Synthesis of Full Color-Emitting and Air-Stable ZnSeTe/ZnSe/ZnS Quantum Dots

Abstract

Next-generation high-performance displays have been developed by using quantum dots with adjustable band gaps because of their superior optical properties and ease of processing in solutions. Cadmium chalcogenide-based red, green, and blue-emitting QD light-emitting diodes (QLED) exhibited high external quantum efficiency (EQE) of more than 20% or near to 20% with high color purity and show sufficient operational lifetime for low luminescent level applications.
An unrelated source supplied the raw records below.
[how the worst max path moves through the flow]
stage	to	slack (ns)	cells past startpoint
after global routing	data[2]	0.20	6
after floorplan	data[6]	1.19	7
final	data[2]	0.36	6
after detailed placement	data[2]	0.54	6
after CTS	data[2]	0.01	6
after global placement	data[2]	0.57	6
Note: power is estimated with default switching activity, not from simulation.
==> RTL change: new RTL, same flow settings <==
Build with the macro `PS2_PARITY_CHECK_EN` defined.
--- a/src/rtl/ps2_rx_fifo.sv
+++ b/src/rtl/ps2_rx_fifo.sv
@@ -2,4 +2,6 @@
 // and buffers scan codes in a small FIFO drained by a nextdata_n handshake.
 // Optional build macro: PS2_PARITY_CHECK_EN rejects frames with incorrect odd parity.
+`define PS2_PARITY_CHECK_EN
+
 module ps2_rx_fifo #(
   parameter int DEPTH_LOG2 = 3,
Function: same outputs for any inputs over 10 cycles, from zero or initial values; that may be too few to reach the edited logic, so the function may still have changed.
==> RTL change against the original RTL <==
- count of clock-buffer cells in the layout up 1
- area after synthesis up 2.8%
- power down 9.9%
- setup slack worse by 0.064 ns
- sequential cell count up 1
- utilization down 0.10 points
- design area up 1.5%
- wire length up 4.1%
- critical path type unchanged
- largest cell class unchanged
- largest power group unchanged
<file path="src/rtl/address_generator_2d.sv">
// address_generator_2d
//   Raster-scan address generator over a rectangular window of a linear
//   memory. A start pulse latches base/cols/rows/stride (and the continuous
//   flag); each enable-accepted address advances the scan along the row and
//   then jumps to the next row start (row_base + stride). Single-shot scans end
//   with a one-cycle done pulse; continuous scans wrap to base with no gap.
//
// Ports
//   clock, reset          rising-edge clock, async active-high reset
//   start, stop           begin a scan (IDLE only) / abort to IDLE (priority)
//   enable                consumer accepts the current address
//   continuous            latched at start: wrap forever instead of finishing
//   cfg_base/cols/rows/stride  window description, latched at start
//   address, valid        current address and its qualifier
//   last_col, last_row    current element ends a row / lies in the last row
//   busy, done            not IDLE / single-shot completion pulse
module address_generator_2d #(
    parameter int             AW         = 16,
    parameter int             DW         = 10,
    parameter logic [AW-1:0]  RESET_ADDR = '0
) (
    input  logic          clock,
    input  logic          reset,
    input  logic          start,
    input  logic          stop,
    input  logic          enable,
    input  logic          continuous,
    input  logic [AW-1:0] cfg_base,
    input  logic [DW-1:0] cfg_cols,
    input  logic [DW-1:0] cfg_rows,
    input  logic [AW-1:0] cfg_stride,
    output logic [AW-1:0] address,
    output logic          valid,
    output logic          last_col,
    output logic          last_row,
    output logic          busy,
    output logic          done
);

    typedef enum logic [1:0] {S_IDLE, S_RUN, S_DONE} state_t;

    localparam logic [DW-1:0] ONE = DW'(1);

    state_t        state_q, state_d;
    logic [AW-1:0] addr_q, addr_d;
    logic [AW-1:0] row_base_q, row_base_d;
    logic [AW-1:0] base_q, base_d;
    logic [AW-1:0] stride_q, stride_d;
    logic [DW-1:0] col_q, col_d;
    logic [DW-1:0] row_q, row_d;
    logic [DW-1:0] cols_q, cols_d;
    logic [DW-1:0] rows_q, rows_d;
    logic          cont_q, cont_d;

    logic col_end, row_end;

    // cols_q/rows_q are never zero while in RUN, so the -1 cannot underflow
    // where the decode matters; outside RUN the results are masked by valid.
    assign col_end = (col_q == cols_q - ONE);
    assign row_end = (row_q == rows_q - ONE);

    always_comb begin
        state_d    = state_q;
        addr_d     = addr_q;
        row_base_d = row_base_q;
        base_d     = base_q;
        stride_d   = stride_q;
        col_d      = col_q;
        row_d      = row_q;
        cols_d     = cols_q;
        rows_d     = rows_q;
        cont_d     = cont_q;

        case (state_q)
            S_IDLE: begin
                addr_d = RESET_ADDR;
                // Zero-sized windows are rejected outright.
                if (start && (cfg_cols != '0) && (cfg_rows != '0)) begin
                    state_d    = S_RUN;
                    base_d     = cfg_base;
                    stride_d   = cfg_stride;
                    cols_d     = cfg_cols;
                    rows_d     = cfg_rows;
                    cont_d     = continuous;
                    addr_d     = cfg_base;
                    row_base_d = cfg_base;
                    col_d      = '0;
                    row_d      = '0;
                end
            end
            S_RUN: begin
                if (stop) begin
                    state_d = S_IDLE;
                    addr_d  = RESET_ADDR;
                    col_d   = '0;
                    row_d   = '0;
                end else if (enable) begin
                    if (!col_end) begin
                        col_d  = col_q + ONE;
                        addr_d = addr_q + AW'(1);
                    end else if (!row_end) begin
                        col_d      = '0;
                        row_d      = row_q + ONE;
                        row_base_d = row_base_q + stride_q;
                        addr_d     = row_base_q + stride_q;
                    end else if (cont_q) begin
                        col_d      = '0;
                        row_d      = '0;
                        row_base_d = base_q;
                        addr_d     = base_q;
                    end else begin
                        state_d = S_DONE;
                        addr_d  = RESET_ADDR;
                        col_d   = '0;
                        row_d   = '0;
                    end
                end
            end
            S_DONE: begin
                // Stop here also lands in IDLE; done is already showing.
                state_d = S_IDLE;
                addr_d  = RESET_ADDR;
            end
            default: begin
                state_d = S_IDLE;
                addr_d  = RESET_ADDR;
            end
        endcase
    end

    always_ff @(posedge clock or posedge reset) begin
        if (reset) begin
            state_q    <= S_IDLE;
            addr_q     <= RESET_ADDR;
            row_base_q <= '0;
            base_q     <= '0;
            stride_q   <= '0;
            col_q      <= '0;
            row_q      <= '0;
            cols_q     <= '0;
            rows_q     <= '0;
            cont_q     <= 1'b0;
        end else begin
            state_q    <= state_d;
            addr_q     <= addr_d;
            row_base_q <= row_base_d;
            base_q     <= base_d;
            stride_q   <= stride_d;
            col_q      <= col_d;
            row_q      <= row_d;
            cols_q     <= cols_d;
            rows_q     <= rows_d;
            cont_q     <= cont_d;
        end
    end

    assign address  = addr_q;
    assign valid    = (state_q == S_RUN);
    assign busy     = (state_q != S_IDLE);
    assign done     = (state_q == S_DONE);
    assign last_col = valid & col_end;
    assign last_row = valid & row_end;

endmodule

</file>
However, high-performance QLEDs with heavy metal-free QD are urgently needed for more eco-friendly display technology. Sufficient lifetime and EQE that are extremely near to the theoretical maximum were attained in red and green InP-based LEDs. Since it is difficult to cover the blue region with InP QDs, however, an alternative is required. Although ZnSeTe semiconductor QDs recently obtained extremely high photoluminescence quantum yield (PL QY) and EQE at the blue region, the well-known extremely toxic hydrofluoric acid (HF)-based synthesis of ZnSeTe/ZnSe/ZnS QDs makes it difficult to commercialize. In addition, PL QY in ZnSe/ZnSe/ZnSe/ZnS QDs is rapidly reduced under ambient conditions due to fast oxidation, which could be caused by the facile desorption of the surface ligands. Therefore, to obtain air-stable ZnSeTe/ZnSe/ZnSe QDs appropriate for commercial LED devices, a ligand that strongly binds to the QD surface should be employed. We developed a non-toxic synthetic method that fully eliminated toxic HF to synthesize ZnSeTe/ZnSe/ZnS heterostructure QDs appropriate for QLED applications. Instead of HF, excessive metal halides were introduced, and PL QY was shown to be substantially greater. Also importantly, we first demonstrate highly stable ZnSeTe/ZnSe/ZnS QDs in both solution and solid state through a very simple ligand exchange that enables stronger surface binding via thiolate functional groups. Finally, by synthesizing these stable QDs with a broad color spectrum extended from green to red, a new possibility for full-color QD display materials was demonstrated.